Using Blosc2 NDim As A Fast Explorer Of The Milky Way (Or Any Other NDim Dataset)
Project Blosc
Francesc Alted
Marta Iborra
Oscar Guiñón
David Ibáñez
Sergio Barrachina
Large multidimensional datasets are widely used in various engineering and scientific applications. Prompt access to the subsets of these datasets is crucial for an efficient exploration experience. To facilitate this, we have added support for large dimensional datasets to Blosc2, a compression and format library. The extension enables effective support for large multidimensional datasets, with a special encoding of zeros that allows for efficient handling of sparse datasets. Additionally, the new two-level data partition used in Blosc2 reduces the need for decompressing unnecessary data, further accelerating slicing speed.
The Blosc2 NDim layer enables the creation and reading of n-dimensional datasets in an extremely efficient manner. This is due to a completely general n-dim 2-level partitioning, which allows for slicing and dicing of arbitrary large (and compressed) data in a more fine-grained way. Having a second partition provides a better flexibility to fit the different partitions at the different CPU cache levels, making compression even more efficient.

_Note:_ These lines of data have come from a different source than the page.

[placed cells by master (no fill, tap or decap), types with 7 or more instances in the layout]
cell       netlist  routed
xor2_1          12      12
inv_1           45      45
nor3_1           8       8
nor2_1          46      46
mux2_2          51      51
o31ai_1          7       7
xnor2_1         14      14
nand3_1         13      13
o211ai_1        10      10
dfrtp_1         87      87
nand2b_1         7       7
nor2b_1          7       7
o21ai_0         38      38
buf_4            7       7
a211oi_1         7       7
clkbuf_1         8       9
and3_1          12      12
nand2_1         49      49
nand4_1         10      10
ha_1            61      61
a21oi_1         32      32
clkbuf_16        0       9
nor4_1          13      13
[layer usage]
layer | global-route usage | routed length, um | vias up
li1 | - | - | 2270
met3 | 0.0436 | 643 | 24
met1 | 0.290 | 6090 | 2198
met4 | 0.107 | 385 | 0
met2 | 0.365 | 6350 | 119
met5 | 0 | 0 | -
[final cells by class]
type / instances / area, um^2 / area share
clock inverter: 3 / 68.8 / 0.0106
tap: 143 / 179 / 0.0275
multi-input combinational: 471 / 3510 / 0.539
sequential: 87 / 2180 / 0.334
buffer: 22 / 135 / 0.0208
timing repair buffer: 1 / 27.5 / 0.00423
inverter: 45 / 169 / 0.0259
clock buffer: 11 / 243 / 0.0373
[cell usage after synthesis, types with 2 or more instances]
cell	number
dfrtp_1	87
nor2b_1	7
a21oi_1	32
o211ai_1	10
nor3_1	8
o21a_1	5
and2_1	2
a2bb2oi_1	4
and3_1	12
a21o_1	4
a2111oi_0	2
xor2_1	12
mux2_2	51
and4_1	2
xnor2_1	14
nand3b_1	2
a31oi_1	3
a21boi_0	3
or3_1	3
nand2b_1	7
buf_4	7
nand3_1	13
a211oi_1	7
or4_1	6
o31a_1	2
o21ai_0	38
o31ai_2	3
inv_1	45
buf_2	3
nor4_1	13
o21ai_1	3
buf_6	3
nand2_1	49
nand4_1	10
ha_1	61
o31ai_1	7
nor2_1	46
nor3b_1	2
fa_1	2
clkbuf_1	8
[src/rtl/sharp_lcd_rx.sv]
// Panel-side receiver for the Sharp memory-LCD serial link.
// Decodes mode/address/data/dummy fields into line-write and frame events.
module sharp_lcd_rx #(
    parameter int DATA_BITS   = 144,
    parameter int NUM_LINES   = 168,
    parameter int SYNC_STAGES = 2
) (
    input  logic                 clk_12mhz,
    input  logic                 rst,
    input  logic                 SCS,
    input  logic                 SCK,
    input  logic                 SI,
    output logic                 line_valid,
    output logic [7:0]           line_addr,
    output logic [DATA_BITS-1:0] line_data,
    output logic                 vcom,
    output logic                 clear_pulse,
    output logic                 frame_done,
    output logic                 frame_err,
    output logic                 addr_err
);

    typedef enum logic [2:0] {
        S_IDLE, S_MODE, S_ADDR, S_DATA, S_DUMMY, S_TAIL
    } state_t;

    logic [SYNC_STAGES-1:0] scs_sync_q, scs_sync_d;
    logic [SYNC_STAGES-1:0] sck_sync_q, sck_sync_d;
    logic [SYNC_STAGES-1:0] si_sync_q, si_sync_d;
    logic                   scs_prev_q, sck_prev_q;
    logic                   scs_s, sck_s, si_s;
    logic                   scs_rise, scs_fall, sck_rise;

    state_t                 state_q, state_d;
    logic [7:0]             cnt_q, cnt_d, cnt_inc;
    logic [2:0]             mode_q, mode_d;
    logic [7:0]             addr_q, addr_d, addr_new;
    logic [DATA_BITS-1:0]   buf_q, buf_d, buf_new;
    logic                   addr_ok, last8, legal_end;

    logic                   line_valid_q, line_valid_d;
    logic [7:0]             line_addr_q, line_addr_d;
    logic [DATA_BITS-1:0]   line_data_q, line_data_d;
    logic                   vcom_q, vcom_d;
    logic                   clear_q, clear_d;
    logic                   done_q, done_d;
    logic                   ferr_q, ferr_d;
    logic                   aerr_q, aerr_d;

    assign scs_sync_d = {scs_sync_q[SYNC_STAGES-2:0], SCS};
    assign sck_sync_d = {sck_sync_q[SYNC_STAGES-2:0], SCK};
    assign si_sync_d  = {si_sync_q[SYNC_STAGES-2:0], SI};

    assign scs_s    = scs_sync_q[SYNC_STAGES-1];
    assign sck_s    = sck_sync_q[SYNC_STAGES-1];
    assign si_s     = si_sync_q[SYNC_STAGES-1];
    assign scs_rise = scs_s & ~scs_prev_q;
    assign scs_fall = ~scs_s & scs_prev_q;
    assign sck_rise = sck_s & ~sck_prev_q;

    always_comb begin
        state_d      = state_q;
        cnt_d        = cnt_q;
        mode_d       = mode_q;
        addr_d       = addr_q;
        buf_d        = buf_q;
        line_valid_d = 1'b0;
        line_addr_d  = line_addr_q;
        line_data_d  = line_data_q;
        vcom_d       = vcom_q;
        clear_d      = 1'b0;
        done_d       = 1'b0;
        ferr_d       = 1'b0;
        aerr_d       = 1'b0;

        cnt_inc  = (cnt_q == 8'hFF) ? cnt_q : cnt_q + 8'd1;
        last8    = (cnt_q == 8'd7);
        addr_new = {si_s, addr_q[7:1]};
        buf_new  = {si_s, buf_q[DATA_BITS-1:1]};
        addr_ok  = (addr_q != 8'd0) && (addr_q <= 8'(NUM_LINES));

        // Trailer dummy bits land in ADDR/DATA with address 0
        legal_end = (state_q == S_TAIL)
                  || (state_q == S_ADDR && cnt_q == 8'd0)
                  || (state_q == S_DATA && addr_q == 8'd0
                      && cnt_q <= 8'd8);

        if (scs_fall) begin
            if (state_q != S_IDLE) begin
                done_d = legal_end;
                ferr_d = ~legal_end;
            end
            state_d = S_IDLE;
            cnt_d   = 8'd0;
        end else if (scs_rise) begin
            if (state_q == S_IDLE) begin
                state_d = S_MODE;
                cnt_d   = 8'd0;
            end
        end else if (sck_rise && scs_s) begin
            unique case (state_q)
                S_MODE: begin
                    if (cnt_q < 8'd3) mode_d = {si_s, mode_q[2:1]};
                    cnt_d = cnt_inc;
                    if (last8) begin
                        vcom_d = mode_q[1];
                        cnt_d  = 8'd0;
                        if (mode_q[2]) begin
                            clear_d = 1'b1;
                            state_d = S_TAIL;
                        end else if (!mode_q[0]) begin
                            state_d = S_TAIL;
                        end else begin
                            state_d = S_ADDR;
                        end
                    end
                end
                S_ADDR: begin
                    addr_d = addr_new;
                    cnt_d  = cnt_inc;
                    if (last8) begin
                        aerr_d  = (addr_new != 8'd0)
                               && (addr_new > 8'(NUM_LINES));
                        state_d = S_DATA;
                        cnt_d   = 8'd0;
                    end
                end
                S_DATA: begin
                    buf_d = buf_new;
                    cnt_d = cnt_inc;
                    if (cnt_q == 8'(DATA_BITS - 1)) begin
                        if (addr_ok) begin
                            line_valid_d = 1'b1;
                            line_addr_d  = addr_q;
                            line_data_d  = buf_new;
                        end
                        state_d = S_DUMMY;
                        cnt_d   = 8'd0;
                    end
                end
                S_DUMMY: begin
                    cnt_d = cnt_inc;
                    if (last8) begin
                        state_d = S_ADDR;
                        cnt_d   = 8'd0;
                    end
                end
                default: ;
            endcase
        end
    end

    always_ff @(posedge clk_12mhz) begin
        if (rst) begin
            scs_sync_q   <= '1;
            sck_sync_q   <= '0;
            si_sync_q    <= '0;
            scs_prev_q   <= 1'b1;
            sck_prev_q   <= 1'b0;
            state_q      <= S_IDLE;
            cnt_q        <= 8'd0;
            mode_q       <= 3'd0;
            addr_q       <= 8'd0;
            buf_q        <= '0;
            line_valid_q <= 1'b0;
            line_addr_q  <= 8'd0;
            line_data_q  <= '0;
            vcom_q       <= 1'b0;
            clear_q      <= 1'b0;
            done_q       <= 1'b0;
            ferr_q       <= 1'b0;
            aerr_q       <= 1'b0;
        end else begin
            scs_sync_q   <= scs_sync_d;
            sck_sync_q   <= sck_sync_d;
            si_sync_q    <= si_sync_d;
            scs_prev_q   <= scs_s;
            sck_prev_q   <= sck_s;
            state_q      <= state_d;
            cnt_q        <= cnt_d;
            mode_q       <= mode_d;
            addr_q       <= addr_d;
            buf_q        <= buf_d;
            line_valid_q <= line_valid_d;
            line_addr_q  <= line_addr_d;
            line_data_q  <= line_data_d;
            vcom_q       <= vcom_d;
            clear_q      <= clear_d;
            done_q       <= done_d;
            ferr_q       <= ferr_d;
            aerr_q       <= aerr_d;
        end
    end

    assign line_valid  = line_valid_q;
    assign line_addr   = line_addr_q;
    assign line_data   = line_data_q;
    assign vcom        = vcom_q;
    assign clear_pulse = clear_q;
    assign frame_done  = done_q;
    assign frame_err   = ferr_q;
    assign addr_err    = aerr_q;

endmodule
[config.mk]
export PLATFORM = sky130hd
export DESIGN_NAME = sharp_lcd_rx
export DESIGN_NICKNAME = d
export VERILOG_FILES = /design/src/rtl/sharp_lcd_rx.sv
export SDC_FILE = /design/constraint.sdc
export NUM_CORES = 1
export LEC_CHECK = 0
export ABC_AREA = 1
export ABC_CLOCK_PERIOD_IN_PS = 3300
export CORE_MARGIN = 4
export CORE_UTILIZATION = 64
export DETAILED_ROUTE_END_ITERATION = 8
export DONT_BUFFER_PORTS = 1
export MAX_ROUTING_LAYER = met4
export PLACE_DENSITY = 0.78
export SYNTH_ARGS = -nofsm -noshare
export SYNTH_HDL_FRONTEND = slang
export SYNTH_SLANG_ARGS = --single-unit
[constraint.sdc]
create_clock -name clk_12mhz -period 3.3 [get_ports clk_12mhz]
set_clock_uncertainty 0.2 [all_clocks]
set_input_delay 0.66 -clock clk_12mhz [delete_from_list [all_inputs] [get_ports clk_12mhz]]
set_output_delay 0.66 -clock clk_12mhz [all_outputs]
set_load 0.005 [all_outputs]
# == After elaboration in Yosys (flattened, before gate mapping) ==
# Cells that the tools add are included.
# word_totals
out_inout_bits,158
register_bits,332
word_cells,101
in_bits,5
# classes
reduce_logical,30
add_sub_neg,1
n_eq_ne,13
n_lt_le_gt_ge,4
bitwise_logic,16
n_mux,19
# ops
cell,count
$mux W8,6
$mux W3,9
$reduce_or A6 Y1,3
$eq A8 B8 Y1 const B,2
$logic_not A8 Y1,2
$pmux W8 S2,1
$reduce_bool A8 Y1,2
$not A1 Y1,13
$pmux W3 S4,1
$reduce_and A5 Y1,2
$ne A3 B3 Y1 const B,3
$add A8 B1 Y8 const B,1
$eq A8 B3 Y1 const B,1
$gt A8 B8 Y1 const B,1
$le A8 B4 Y1 const B,1
$le A8 B8 Y1 const B,1
$lt A8 B2 Y1 const B,1
$reduce_and A4 Y1,2
$reduce_and A7 Y1,1
$eq A3 B2 Y1 const B,2
$eq A3 B3 Y1 const B,2
$logic_and A1 B1 Y1,6
$reduce_and A6 Y1,1
$reduce_bool A3 Y1,2
12 further kinds,17

# == Depth between registers and ports, before layout ==
# logic_depth
depth_word,6
ltp_mapped,12
ltp_nobuf,10

# == Worst setup path after synthesis ==
# Ideal clock, no wire load.
# synth_timing
path_type,flip-flop to flip-flop
from,register cnt_q[0]
to,register line_data_q[60] (netlist: line_data[60])
path_buffers,2
setup_ns,0.113
required_time_ns,2.987
synth_period_minus_slack_ns,1.896
path_stages_with_launch,13
slack_ns,1.404
arrival_ns,1.583
path_cell_list,dfxtp_1 -> ha_1 -> nand2_1 -> inv_2 -> nand2_1 -> nor2_4 -> nand2_1 -> nor2_4 -> buf_4 -> buf_4 -> nand4_1 -> nand2_1 -> nor2_1
# synth_via
elab_chain_len,2
# synth_rtl
item,line,text
from (decl),35,"logic [7:0] cnt_q, cnt_d, cnt_inc;"
from (signal assigned),180,cnt_q <= cnt_d;
$eq A8 B8 Y1,131,if (cnt_q == 8'(DATA_BITS - 1)) begin
$reduce_and A6 Y1 (no line),--,
to (signal assigned),186,line_data_q <= line_data_d;
to (decl),43,"logic [DATA_BITS-1:0] line_data_q, line_data_d;"
# No other way between the ends.
# A chain may end at the register's enable or synchronous reset.

# == Worst setup path after layout ==
# layout_timing
from,register cnt_q[0]
to,register line_data_q[128] (netlist: line_data[128])
# The elaborated chain is that of the path after synthesis.
## src/rtl/nvdla_csb_responder.sv

```systemverilog
// CSB target endpoint standing in for NVDLA on the csb2nvdla/nvdla2csb link.
// Holds a small register bank, answers reads after a fixed latency, returns
// completions for non-posted writes, and models the "operation done"
// interrupt with a countdown that OP_ENABLE kicks off.
module nvdla_csb_responder #(
    parameter int          N_REGS     = 16,
    parameter logic [15:0] BASE_ADDR  = 16'h0000,
    parameter int          RD_LATENCY = 2,
    parameter int          INTR_DELAY = 8,
    parameter logic [31:0] BAD_DATA   = 32'hDEAD_BEEF
) (
    input  logic        clk_i,
    input  logic        rst_i,
    input  logic        csb2nvdla_valid_i,
    output logic        csb2nvdla_ready_o,
    input  logic [15:0] csb2nvdla_addr_i,
    input  logic [31:0] csb2nvdla_wdat_i,
    input  logic        csb2nvdla_write_i,
    input  logic        csb2nvdla_nposted_i,
    output logic        nvdla2csb_valid_o,
    output logic [31:0] nvdla2csb_data_o,
    output logic        nvdla2csb_wr_complete_o,
    output logic        intr_o,
    output logic        err_o
);

    // Indices 0 and 1 are OP_ENABLE and STATUS; only 2..N_REGS-1 are plain storage.
    localparam int PLAIN_REGS = (N_REGS > 2) ? (N_REGS - 2) : 1;
    localparam int RCW        = (RD_LATENCY > 1) ? $clog2(RD_LATENCY) : 1;
    localparam int ICW        = (INTR_DELAY > 1) ? $clog2(INTR_DELAY) : 1;
    localparam logic [RCW-1:0] RD_LOAD   = RCW'(RD_LATENCY - 1);
    localparam logic [ICW-1:0] INTR_LOAD = ICW'(INTR_DELAY - 1);

    typedef enum logic [1:0] {
        IDLE,
        RD_WAIT,
        WR_RESP
    } csbState_e;

    csbState_e       state_q;
    logic [RCW-1:0]  rdCnt_q;
    logic [31:0]     capData_q;
    logic [31:0]     rspData_q;
    logic            rspValid_q;
    logic            wrComplete_q;
    logic            err_q;

    logic            opEn_q, opEn_d;
    logic            done_q, done_d;
    logic [ICW-1:0]  intrCnt_q, intrCnt_d;
    logic [31:0]     plain_q [PLAIN_REGS];

    logic [15:0]     reqIdx;
    logic            reqMapped;
    logic            reqAccept;
    logic            wrAccept;
    logic            wrOpEnable;
    logic            wrStatusClear;
    logic [31:0]     rdValue;

    // Wrapping subtraction makes addresses below the base land far above N_REGS.
    assign reqIdx    = csb2nvdla_addr_i - BASE_ADDR;
    assign reqMapped = (reqIdx < 16'(N_REGS));

    assign csb2nvdla_ready_o = (state_q == IDLE) && !rst_i;
    assign reqAccept         = csb2nvdla_valid_i && csb2nvdla_ready_o;
    assign wrAccept          = reqAccept && csb2nvdla_write_i && reqMapped;
    assign wrOpEnable        = wrAccept && (reqIdx == 16'd0);
    assign wrStatusClear     = wrAccept && (reqIdx == 16'd1) && csb2nvdla_wdat_i[0];

    assign nvdla2csb_valid_o       = rspValid_q;
    assign nvdla2csb_data_o        = rspData_q;
    assign nvdla2csb_wr_complete_o = wrComplete_q;
    assign err_o                   = err_q;
    assign intr_o                  = done_q;

    // Current value of the addressed register, sampled when a read is accepted.
    always_comb begin
        rdValue = BAD_DATA;
        if (reqMapped) begin
            if (reqIdx == 16'd0) begin
                rdValue = {31'd0, opEn_q};
            end else if (reqIdx == 16'd1) begin
                rdValue = {31'd0, done_q};
            end else begin
                for (int k = 0; k < PLAIN_REGS; k++) begin
                    if (reqIdx == 16'(k + 2)) begin
                        rdValue = plain_q[k];
                    end
                end
            end
        end
    end

    // Countdown and done flag: W1C loses to expiry, an OP_ENABLE write beats expiry.
    always_comb begin
        opEn_d    = opEn_q;
        done_d    = done_q;
        intrCnt_d = intrCnt_q;
        if (wrStatusClear) begin
            done_d = 1'b0;
        end
        if (opEn_q) begin
            if (intrCnt_q == '0) begin
                opEn_d = 1'b0;
                done_d = 1'b1;
            end else begin
                intrCnt_d = intrCnt_q - ICW'(1);
            end
        end
        if (wrOpEnable) begin
            opEn_d    = csb2nvdla_wdat_i[0];
            intrCnt_d = INTR_LOAD;
            if (!wrStatusClear) begin
                done_d = done_q;
            end
        end
    end

    // Register bank and interrupt state update.
    always_ff @(posedge clk_i) begin
        if (rst_i) begin
            opEn_q    <= 1'b0;
            done_q    <= 1'b0;
            intrCnt_q <= '0;
            for (int k = 0; k < PLAIN_REGS; k++) begin
                plain_q[k] <= '0;
            end
        end else begin
            opEn_q    <= opEn_d;
            done_q    <= done_d;
            intrCnt_q <= intrCnt_d;
            for (int k = 0; k < PLAIN_REGS; k++) begin
                if (wrAccept && (reqIdx == 16'(k + 2))) begin
                    plain_q[k] <= csb2nvdla_wdat_i;
                end
            end
        end
    end

    // Transaction FSM with registered response, completion and error pulses.
    always_ff @(posedge clk_i) begin
        if (rst_i) begin
            state_q      <= IDLE;
            rdCnt_q      <= '0;
            capData_q    <= '0;
            rspData_q    <= '0;
            rspValid_q   <= 1'b0;
            wrComplete_q <= 1'b0;
            err_q        <= 1'b0;
        end else begin
            rspValid_q   <= 1'b0;
            wrComplete_q <= 1'b0;
            err_q        <= 1'b0;
            unique case (state_q)
                IDLE: begin
                    if (reqAccept) begin
                        err_q <= !reqMapped;
                        if (csb2nvdla_write_i) begin
                            if (csb2nvdla_nposted_i) begin
                                state_q      <= WR_RESP;
                                wrComplete_q <= 1'b1;
                            end
                        end else begin
                            state_q   <= RD_WAIT;
                            rdCnt_q   <= RD_LOAD;
                            capData_q <= rdValue;
                            if (RD_LATENCY == 1) begin
                                rspValid_q <= 1'b1;
                                rspData_q  <= rdValue;
                            end
                        end
                    end
                end
                RD_WAIT: begin
                    if (rdCnt_q == '0) begin
                        state_q <= IDLE;
                    end else begin
                        rdCnt_q <= rdCnt_q - RCW'(1);
                        if (rdCnt_q == RCW'(1)) begin
                            rspValid_q <= 1'b1;
                            rspData_q  <= capData_q;
                        end
                    end
                end
                WR_RESP: begin
                    state_q <= IDLE;
                end
                default: begin
                    state_q <= IDLE;
                end
            endcase
        end
    end

endmodule

```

Additionally, Blosc2 can make use of Btune, a library that automatically finds the optimal combination of compression parameters to suit user needs. Btune employs various techniques, such as a genetic algorithm and a neural network model, to discover the best parameters for a given dataset much more quickly. This approach is a significant improvement over the traditional trial-and-error method, which can take hours or even days to find the best parameters.
As an example, we will demonstrate how Blosc2 NDim enables fast exploration of the Milky Way using the Gaia DR3 dataset.
explore datasets, n-dimensional datasets, Gaia DR3, Milky Way, Blosc2, compression
DOI10.25080/gerudo-f2bc6f59-000